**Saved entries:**
• • • • •

**config.mk**
```make
export PLATFORM = sky130hd
export DESIGN_NAME = psram_seq
export DESIGN_NICKNAME = d
export VERILOG_FILES = /design/src/rtl/psram_seq_pkg.sv /design/src/rtl/psram_cnt.sv /design/src/rtl/psram_lanes.sv /design/src/rtl/psram_seq.sv
export SDC_FILE = /design/constraint.sdc
export NUM_CORES = 1
export LEC_CHECK = 0
export BUFFER_PORTS_ARGS = -buffer_cell sky130_fd_sc_hd__buf_2
export CORE_MARGIN = 2
export CORE_UTILIZATION = 50
export DETAILED_ROUTE_END_ITERATION = 8
export GPL_TIMING_DRIVEN = 1
export PLACE_DENSITY = 0.94
export SYNTH_ARGS = -nofsm -noshare
export SYNTH_HDL_FRONTEND = slang
export SYNTH_SLANG_ARGS = --single-unit
```
**constraint.sdc**
```tcl
create_clock -name clk -period 3.1 [get_ports clk]
set_input_delay 0.62 -clock clk [delete_from_list [all_inputs] [get_ports clk]]
set_output_delay 0.62 -clock clk [all_outputs]
set_load 0.01 [all_outputs]
```
**src/rtl/psram_seq_pkg.sv**
```systemverilog
`timescale 1ns/1ps
package psram_seq_pkg;

  typedef enum logic [2:0] {
    ST_IDLE  = 3'd0,
    ST_TURN  = 3'd1,
    ST_RD    = 3'd2,
    ST_WR    = 3'd3,
    ST_RECOV = 3'd4
  } seq_st_t;

  // nanoseconds to clock cycles, rounded up, never below one clock
  function automatic int ns2cyc(input int ns, input int per);
    int c;
    c = (ns + per - 1) / per;
    if (c < 1) c = 1;
    return c;
  endfunction

  function automatic int imax(input int a, input int b);
    return (a > b) ? a : b;
  endfunction

  function automatic int imin(input int a, input int b);
    return (a < b) ? a : b;
  endfunction

endpackage

```
**src/rtl/psram_cnt.sv**
```systemverilog
`timescale 1ns/1ps
module psram_cnt #(
  parameter int W = 4
) (
  input  logic         clk,
  input  logic         rst_n,
  input  logic         ld,
  input  logic [W-1:0] ld_val,
  output logic         done
);
  logic [W-1:0] cnt_q;

  always_ff @(posedge clk or negedge rst_n) begin
    if (!rst_n)             cnt_q <= '0;
    else if (ld)            cnt_q <= ld_val;
    else if (cnt_q != '0)   cnt_q <= cnt_q - 1'b1;
  end

  assign done = (cnt_q == '0);
endmodule

```
**src/rtl/psram_lanes.sv**
```systemverilog
`timescale 1ns/1ps
module psram_lanes #(
  parameter int DW    = 16,
  localparam int LANES = DW / 8
) (
  input  logic             active,
  input  logic [LANES-1:0] be,
  input  logic [DW-1:0]    dq_in,
  output logic [LANES-1:0] bs_n,
  output logic [DW-1:0]    rd_word
);
  for (genvar i = 0; i < LANES; i++) begin : g_lane
    assign bs_n[i]          = !(active && be[i]);
    assign rd_word[i*8 +: 8] = be[i] ? dq_in[i*8 +: 8] : 8'h00;
  end
endmodule

```
**src/rtl/psram_seq.sv**
```systemverilog
`timescale 1ns/1ps
module psram_seq #(
  parameter int CLK_PERIOD_NS = 20,
  parameter int AW            = 20,
  parameter int DW            = 16,
  parameter int T_ACC_NS      = 70,
  parameter int T_OE_ACC_NS   = 40,
  parameter int T_BS_ACC_NS   = 25,
  parameter int T_CYC_MIN_NS  = 70,
  parameter int T_CYC_MAX_NS  = 32000,
  parameter int T_WE_PW_NS    = 40,
  parameter int T_CE_WR_NS    = 60,
  parameter int T_DS_NS       = 30,
  parameter int T_CE_HI_NS    = 30,
  parameter int T_HZ_NS       = 15,
  localparam int LANES        = DW / 8
) (
  input  logic             clk,
  input  logic             rst_n,
  input  logic             pwr_active,
  input  logic             req_valid,
  output logic             req_ready,
  input  logic             req_wr,
  input  logic [AW-1:0]    req_addr,
  input  logic [DW-1:0]    req_wdata,
  input  logic [LANES-1:0] req_be,
  output logic             rsp_valid,
  output logic [DW-1:0]    rsp_rdata,
  output logic             mem_ce_n,
  output logic             mem_oe_n,
  output logic             mem_we_n,
  output logic [LANES-1:0] mem_bs_n,
  output logic [AW-1:0]    mem_addr,
  output logic [DW-1:0]    mem_dq_out,
  output logic             mem_dq_oe,
  input  logic [DW-1:0]    mem_dq_in
);
  import psram_seq_pkg::*;

  localparam int P       = CLK_PERIOD_NS;
  localparam int RD_CYC  = imax(ns2cyc(T_ACC_NS, P), imax(ns2cyc(T_OE_ACC_NS, P), ns2cyc(T_BS_ACC_NS, P)));
  localparam int WR_CYC  = imax(ns2cyc(T_CE_WR_NS, P), imax(ns2cyc(T_WE_PW_NS, P), ns2cyc(T_DS_NS, P)));
  localparam int CYC_MIN = ns2cyc(T_CYC_MIN_NS, P);
  localparam int RC_CYC  = imax(ns2cyc(T_CE_HI_NS, P), CYC_MIN - imin(RD_CYC, WR_CYC));
  localparam int TA_CYC  = ns2cyc(T_HZ_NS, P);
  localparam int MAXC    = imax(imax(RD_CYC, WR_CYC), imax(RC_CYC, TA_CYC));
  localparam int CNT_W   = $clog2(MAXC + 1) + 1;
  localparam int LO_MAX  = T_CYC_MAX_NS / P - RC_CYC;
  localparam int LO_W    = $clog2(LO_MAX + 2);

  seq_st_t          st_q, st_nxt;
  logic             ld;
  logic [CNT_W-1:0] ld_val;
  logic             cnt_done;
  logic             accept;
  logic             last_rd_q;
  logic [AW-1:0]    addr_q;
  logic [DW-1:0]    wdata_q;
  logic [LANES-1:0] be_q;
  logic [DW-1:0]    lane_rd;
  // named events for checking
  logic             rd_done, wr_done, access_on;

  assign accept    = req_valid && req_ready;
  assign access_on = (st_q == ST_RD) || (st_q == ST_WR);
  assign rd_done   = (st_q == ST_RD) && cnt_done;
  assign wr_done   = (st_q == ST_WR) && cnt_done;
  assign req_ready = (st_q == ST_IDLE) && pwr_active;

  always_comb begin
    st_nxt = st_q;
    ld     = 1'b0;
    ld_val = '0;
    case (st_q)
      ST_IDLE: if (accept) begin
        ld = 1'b1;
        if (req_wr && last_rd_q) begin
          st_nxt = ST_TURN;  ld_val = CNT_W'(TA_CYC - 1);
        end else if (req_wr) begin
          st_nxt = ST_WR;    ld_val = CNT_W'(WR_CYC - 1);
        end else begin
          st_nxt = ST_RD;    ld_val = CNT_W'(RD_CYC - 1);
        end
      end
      ST_TURN: if (cnt_done) begin
        st_nxt = ST_WR; ld = 1'b1; ld_val = CNT_W'(WR_CYC - 1);
      end
      ST_RD, ST_WR: if (cnt_done) begin
        st_nxt = ST_RECOV; ld = 1'b1; ld_val = CNT_W'(RC_CYC - 1);
      end
      ST_RECOV: if (cnt_done) st_nxt = ST_IDLE;
      default: st_nxt = ST_IDLE;
    endcase
  end

  psram_cnt #(.W(CNT_W)) u_cnt (
    .clk(clk), .rst_n(rst_n), .ld(ld), .ld_val(ld_val), .done(cnt_done)
  );

  psram_lanes #(.DW(DW)) u_lanes (
    .active(access_on), .be(be_q), .dq_in(mem_dq_in),
    .bs_n(mem_bs_n), .rd_word(lane_rd)
  );

  always_ff @(posedge clk or negedge rst_n) begin
    if (!rst_n) begin
      st_q      <= ST_IDLE;
      last_rd_q <= 1'b0;
      addr_q    <= '0;
      wdata_q   <= '0;
      be_q      <= '0;
      rsp_valid <= 1'b0;
      rsp_rdata <= '0;
    end else begin
      st_q      <= st_nxt;
      rsp_valid <= rd_done;
      if (rd_done) begin
        rsp_rdata <= lane_rd;
        last_rd_q <= 1'b1;
      end
      if (wr_done) last_rd_q <= 1'b0;
      if (accept) begin
        addr_q  <= req_addr;
        wdata_q <= req_wdata;
        be_q    <= req_be;
      end
    end
  end

  assign mem_ce_n   = !access_on;
  assign mem_oe_n   = !(st_q == ST_RD);
  assign mem_we_n   = !(st_q == ST_WR);
  assign mem_dq_oe  = (st_q == ST_WR);
  assign mem_addr   = addr_q;
  assign mem_dq_out = wdata_q;

  // pin history counters, used only by the checks below
  logic [CNT_W-1:0] ce_hi_q, since_rd_q;
  logic [LO_W-1:0]  ce_lo_q;

  always_ff @(posedge clk or negedge rst_n) begin
    if (!rst_n) begin
      ce_hi_q    <= '1;
      since_rd_q <= '1;
      ce_lo_q    <= '0;
    end else begin
      if (mem_ce_n) begin
        ce_lo_q <= '0;
        if (ce_hi_q != '1) ce_hi_q <= ce_hi_q + 1'b1;
      end else begin
        ce_hi_q <= '0;
        if (ce_lo_q != '1) ce_lo_q <= ce_lo_q + 1'b1;
      end
      if (!mem_oe_n)              since_rd_q <= '0;
      else if (since_rd_q != '1)  since_rd_q <= since_rd_q + 1'b1;
    end
  end

  AST_NO_ACCEPT_PWRDN: assert property (@(posedge clk) disable iff (!rst_n)
    (st_q == ST_IDLE && !pwr_active) |=> mem_ce_n);
  AST_RSP_SINGLE: assert property (@(posedge clk) disable iff (!rst_n)
    rsp_valid |=> !rsp_valid);
  AST_WR_NO_OE: assert property (@(posedge clk) disable iff (!rst_n)
    !mem_we_n |-> (mem_oe_n && mem_dq_oe && !mem_ce_n));
  AST_STROBES_IDLE: assert property (@(posedge clk) disable iff (!rst_n)
    mem_ce_n |-> (&mem_bs_n));
  AST_CE_RECOVERY: assert property (@(posedge clk) disable iff (!rst_n)
    $fell(mem_ce_n) |-> (ce_hi_q >= CNT_W'(RC_CYC)));
  AST_CE_MAX_LOW: assert property (@(posedge clk) disable iff (!rst_n)
    ce_lo_q <= LO_W'(LO_MAX));
  AST_ADDR_HOLD: assert property (@(posedge clk) disable iff (!rst_n)
    (!mem_ce_n && $past(!mem_ce_n)) |-> $stable(mem_addr));
  AST_TURNAROUND: assert property (@(posedge clk) disable iff (!rst_n)
    $rose(mem_dq_oe) |-> (since_rd_q >= CNT_W'(TA_CYC)));
endmodule

```
==> results.json, run 1 <==
{
  "vias": 2279,
  "wl_per_cell_um": 11.99,
  "yosysSeqAreaShare_pct": 61.28,
  "fillers": 409,
  "synth-compound-area-share_pct": 6.615,
  "syn_to_final_growth_pct": 31.61,
  "worst_setup_path_end_kind": "output pin",
  "cts_root_buf": "clkbuf_8",
  "fp.dieW_um": 75.73,
  "rr_worst_depth": 6,
  "layout_commonest_cell": "nand2_1",
  "grt_first_pass_wirelength_mm": 8.825,
  "gp_congestion": 0.8193,
  "path_class": "reg -> out",
  "max_slew_margin_pct": 49.12,
  "synth_warnings": 0,
  "p_leak_nw": 1.950,
  "max_freq_mhz": 433.3,
  "die_area_sq_mm": 0.005735,
  "hold_path_class": "in -> async",
  "drc_errors": 0,
  "syn-num-nets": 351,
  "antennaDiodeCount": 0,
  "p_per_area_mw_per_mm2": 1030,
  "avgSynthCellArea_sq_um": 8.840,
  "postSynthCellCount": 291,
  "irDropWorstVdd_uv": 514.6,
  "ant_nets": 0,
  "total_power_mw": 3.488,
  "muxShareOfSynthArea_pct": 0,
  "io_buffers": 118,
  "min_period_ps": 2308,
  "holdBufCountCts": 0,
  "clk_pin_slew_ps": 70,
  "cts_tree": "built",
  "cap_violations": 0,
  "drtPass1Iterations": 4,
  "rsz0062_at_grt": "no",
  "grt_pass1_vias": 2064,
  "drt-total-wl_mm": 5.767,
  "syn_area_sq_mm": 0.002572,
  "synth_xor_area_share_pct": 0.3405,
  "numCtsBuffers": 9,
  "r2r_slack_ps": 860,
  "worstPathArrival_ps": 1690,
  "antenna_found_initial": 0,
  "grt_use_total_pct": 20.71,
  "clock_sinks": 63,
  "tightest_slew_ps": 763.2,
  "ctsResizeCount": 0,
  "synth_edf_count": 0,
  "crit_path_start_kind": "flip-flop",
  "synth_top_family_by_area": "simple AND/OR/NAND/NOR gates",
  "yosysUniqueCellTypes": 28,
  "status": "completed",
  "cts-htree-levels": 3,
  "hold_viol_final": 0,
  "drive_gt1_share_pct": 33.82,
  "finalSetupTns_ps": 0,
  "core-area_sq_mm": 0.005042,
  "vias_per_cell": 4.738,
  "post_cts_buffers": 0,
  "clkLatencyLatePin_ps": 330,
  "rows": 26,
  "drtIter0Drc": 83,
  "cts_buffer_depth": 2,
  "ys_ff_latch": 63,
  "die_h_um": 75.73,
  "final_nets": 466,
  "clock_skew_ps": 8.758,
  "async_reset_ff_share_pct": 100.0,
  "grt_max_degree": 64,
  "hpwlAfterDp_mm": 4.162,
  "period_share_pct": 74.45,
  "crit_fanout": 9,
  "finalMaxSlewViolations": 0,
  "worstPathRequired_ps": 2480,
  "setup_violations": 0,
  "final_cell_mix": "nand2_1 (159), buf_2 (118), dfrtp_1 (63)",
  "grt_overflow": 0,
  "synth_fa_ha_area_share_pct": 0.4864,
  "synth-main-ff-cell": "dfrtp_1",
  "synthSimpleGateAreaFrac_pct": 27.38,
  "start_util_pct": 51.02,
  "pin_count": 119
}
## per-layer routing
layer | GRT usage (%) | share of wire, % | vias to the layer above
met1 | 24.57 | 44 | 1046
met3 | 5.159 | 6.0 | 9
met5 | 0 | 0 | -
met2 | 34.88 | 48 | 84
li1 | - | - | 1140
met4 | 10.72 | 1.5 | 0
## cell usage after synthesis, types with 2 or more instances
cell type    n  area [sq um]
a21oi_1      4         20.02
buf_1        2         7.510
buf_2        8         40.04
clkbuf_1     6         22.52
dfrtp_1     63          1577
inv_1        6         22.52
nand2_1    159         596.8
nor2_1       3         11.26
o21ai_0     21         105.1
## per-stage QoR
step	instance area [sq um]	std cells	worst slack [ps]	utilization (%)	hold WS [ps]
finish	3386	481	792.1	67.15	434.2
global route	3386	481	600.8	67.15	470.5
CTS	3386	481	769.1	67.15	456.5
detailed placement	3196	465	879.6	63.37	457.8
global placement	3196	465	1047	63.37	452.9
floorplan	2572	291	1472	-	324.4
## flip-flops by register name, indices dropped and copies added, names as in the netlist
name	count
st_q	3
rsp_rdata	16
u_cnt.cnt_q	4
mem_dq_out	16
last_rd_q	1
mem_addr	20
rsp_valid	1
be_q	2
## power by group
group / total [mW] / switching [mW] / internal [mW]
logic: 1.32 / 0.767 / 0.554
registers: 1.48 / 0.270 / 1.21
clock network: 0.684 / 0.294 / 0.390
total: 3.49 / 1.33 / 2.16
## worst max-delay path, stage by stage (launching register included)
cell     delay, ps
dfrtp_1        480
nor2b_1        490
nand2_1        180
inv_1           90
buf_2          130
## final timing paths
kind                           startpoint            end
max reg2reg                u_cnt.cnt_q[0]   rsp_rdata[0]
min in group clk             mem_addr[19]   mem_addr[19]
min reg2reg                  mem_addr[19]   mem_addr[19]
min                                 rst_n      rsp_valid
max                               st_q[2]      mem_dq_oe
max in group asynchronous           rst_n  mem_dq_out[8]
## kinds of logic (layout without fill, tap and decap cells)
kind of cell             count (synthesis)  count (layout)
XOR/XNOR                                 1               1
AND/OR/NAND/NOR                        173             173
flip-flops                              63              63
adder cells (fa/ha/maj)                  1               1
buffers and inverters                   23             143
AO/OA/AOI/OAI                           30              30
## cell type report
class	instances	area (sq um)	area share, %
multi-input cells	205	895.9	26.46
well taps	70	87.58	2.587
inverters	6	22.52	0.6652
flip-flops and latches	63	1577	46.56
clock buffers	12	145.1	4.287
repair buffers	121	613.1	18.11
clock inverters	4	45.04	1.330
Power figures use the tool's default switching activity.
==> inputs of run 2 (changes only) <==
--- a/config.mk
+++ b/config.mk
@@ -7,10 +7,10 @@
 export LEC_CHECK = 0
 export BUFFER_PORTS_ARGS = -buffer_cell sky130_fd_sc_hd__buf_2
 export CORE_MARGIN = 2
-export CORE_UTILIZATION = 50
+export CORE_UTILIZATION = 46
 export DETAILED_ROUTE_END_ITERATION = 8
 export GPL_TIMING_DRIVEN = 1
-export PLACE_DENSITY = 0.94
+export PLACE_DENSITY = 0.88
 export SYNTH_ARGS = -nofsm -noshare
 export SYNTH_HDL_FRONTEND = slang
 export SYNTH_SLANG_ARGS = --single-unit
==> constraint.sdc (replaced) <==
create_clock -name clk -period 2.3 [get_ports clk]
set_input_delay 0.46 -clock clk [delete_from_list [all_inputs] [get_ports clk]]
set_output_delay 0.46 -clock clk [all_outputs]
set_load 0.01 [all_outputs]
==> run 2 against run 1 <==
  * Cell count increased by 1.0%
  * Clock skew decreased by 3.1 ps
  * Critical endpoint unchanged
  * Critical path type unchanged
  * Power increased by 39%
  * Design area increased by 1.8%
  * Sequential power increased by 34%
  * Non-clock buffer count increased by 3
  * Die area increased by 8.2%
  * Worst setup slack got worse by 540 ps
  * Largest cell class unchanged
  * Critical path depth unchanged
==> results.json, run 2 (same netlist as run 1, synthesis figures left out) <==
{
  "worstPathRequired_ps": 1840,
  "finalMaxSlewViolations": 0,
  "post_cts_buffers": 0,
  "die_area_sq_mm": 0.006206,
  "place_inst": 470,
  "holdBufCountCts": 0,
  "r2r_end": "rsp_rdata[8]",
  "path_class": "reg -> out",
  "p_per_area_mw_per_mm2": 1407,
  "max_freq_mhz": 487.9,
  "post-route-util_pct": 63.40,
  "r2r-start": "u_cnt.cnt_q[0]",
  "worst_setup_path_end_kind": "output pin",
  "r2r_slack_ps": 280,
  "clkLatencyLatePin_ps": 330,
  "max_slew_margin_pct": 63.89,
  "cts_buffer_depth": 2,
  "pre_cts_ws_ps": 277.0,
  "drtIter0Drc": 95,
  "grt_max_degree": 38,
  "rr_worst_depth": 6,
  "cts-htree-levels": 3,
  "grt_first_pass_wirelength_mm": 9.915,
  "final_nets": 469,
  "rows": 27,
  "syn_to_final_growth_pct": 34.05,
  "seqPwrFrac_pct": 41.1,
  "irDropWorstVdd_uv": 731.9,
  "fp.dieW_um": 78.78,
  "hpwlAfterDp_mm": 4.283,
  "hold_viol_final": 0,
  "clk_pin_slew_ps": 70,
  "ctsResizeCount": 0,
  "gp_congestion": 0.8324,
  "grt_overflow": 0,
  "numCtsBuffers": 9,
  "setup_violations": 0,
  "crit_fanout": 9,
  "vias": 2301,
  "drt-total-wl_mm": 5.989,
  "layout.cells.non_filler": 486,
  "cpPeakStageDelay_ps": 480,
  "ant_nets": 0,
  "io_buffers": 118,
  "grt_pass1_vias": 2210,
  "antenna_found_initial": 0,
  "period_share_pct": 89.10,
  "p_switching_mw": 1.801,
  "drc_errors": 0,
  "cpMaxStageDelayCell": "dfrtp_1",
  "crit_chain": "nor2b_1 > nand2_1 > inv_1 > buf_2",
  "setup_ws_ps": 250.6,
  "path_buf_inv": 2,
  "min_period_ps": 2049,
  "largest_reg_flops": 20,
  "switching_share_pct": 37.13,
  "p_leak_nw": 1.982,
  "p_clk_share_pct": 21.7,
  "drive_gt1_share_pct": 34.78,
  "clock_sinks": 63,
  "fillers": 478,
  "worstPathArrival_ps": 1590,
  "clock_skew_ps": 5.649,
  "critPathTopFamily": "simple AND/OR/NAND/NOR gates",
  "finalSetupTns_ps": 0,
  "final_cell_mix": "nand2_1 (159), buf_2 (118), dfrtp_1 (63)",
  "hold_path_class": "in -> async",
  "holdWs_ps": 91.57,
  "rsz0062_at_grt": "no",
  "core-area_sq_mm": 0.005439,
  "start_util_pct": 47.30,
  "status": "completed",
  "p_int_mw": 3.051,
  "drtPass1Iterations": 4,
  "antennaDiodeCount": 0,
  "cts_tree": "built",
  "pin_count": 119,
  "grt_use_total_pct": 20.86,
  "die_h_um": 78.78,
  "cap_violations": 0,
  "cts_root_buf": "clkbuf_8",
  "wl_per_cell_um": 12.32,
  "vias_per_cell": 4.735,
  "layout_commonest_cell": "nand2_1",
  "tightest_slew_ps": 541.0,
  "crit_path_start_kind": "flip-flop",
  "combPwrFrac_pct": 37.3
}
[run 2: metrics by stage]
step                      power, mW  instance area, sq um
after floorplan               3.061                  2572
after global placement        3.742                  3221
after detailed placement      3.832                  3221
after CTS                     4.905                  3448
after global routing          5.259                  3448
final                         4.852                  3448
[run 2: power groups by stage]
stage | Sequential, mW | Combinational, mW | Clock, mW
floorplan | 2.14 | 0.925 | 0
global placement | 1.99 | 1.75 | 0
detailed placement | 2.00 | 1.83 | 0
CTS | 1.99 | 1.84 | 1.07
global route | 2.07 | 2.06 | 1.13
finish | 1.99 | 1.81 | 1.05
[run 2: metal layers]
| metal | vias up | wire (um) | global-route usage (%) |
|---|---|---|---|
| met5 | - | 0 | 0 |
| met4 | 0 | 74 | 9.474 |
| met3 | 7 | 458 | 6.705 |
| met2 | 79 | 2929 | 33.76 |
| met1 | 1074 | 2526 | 25.53 |
| li1 | 1141 | - | - |
[run 2: worst max path at each step]
stage | start | endpoint | slack [ps] | cells past startpoint
after floorplan | u_cnt.cnt_q[0] | u_cnt.cnt_q[1] | 670 | 7
after global placement | u_cnt.cnt_q[0] | rsp_rdata[8] | 430 | 6
after detailed placement | u_cnt.cnt_q[0] | rsp_rdata[8] | 280 | 6
after CTS | st_q[2] | mem_dq_oe | 240 | 4
after global routing | u_cnt.cnt_q[0] | rsp_rdata[12] | 60 | 6
final | st_q[2] | mem_dq_oe | 250 | 4
[run 2: layout make-up]
type | instances | area, sq um | area share [%]
sequential | 63 | 1577 | 45.72
multi-input combinational | 205 | 895.9 | 25.98
timing repair buffer | 124 | 635.6 | 18.43
clock buffer | 14 | 192.7 | 5.588
tap | 72 | 90.09 | 2.612
clock inverter | 2 | 35.03 | 1.016
inverter | 6 | 22.52 | 0.6531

• • • • •

**Task prompt:** Which of the lines above include the word "synthesis"? List those lines.

**Answer to this task:**
## cell usage after synthesis, types with 2 or more instances
kind of cell             count (synthesis)  count (layout)
==> results.json, run 2 (same netlist as run 1, synthesis figures left out) <==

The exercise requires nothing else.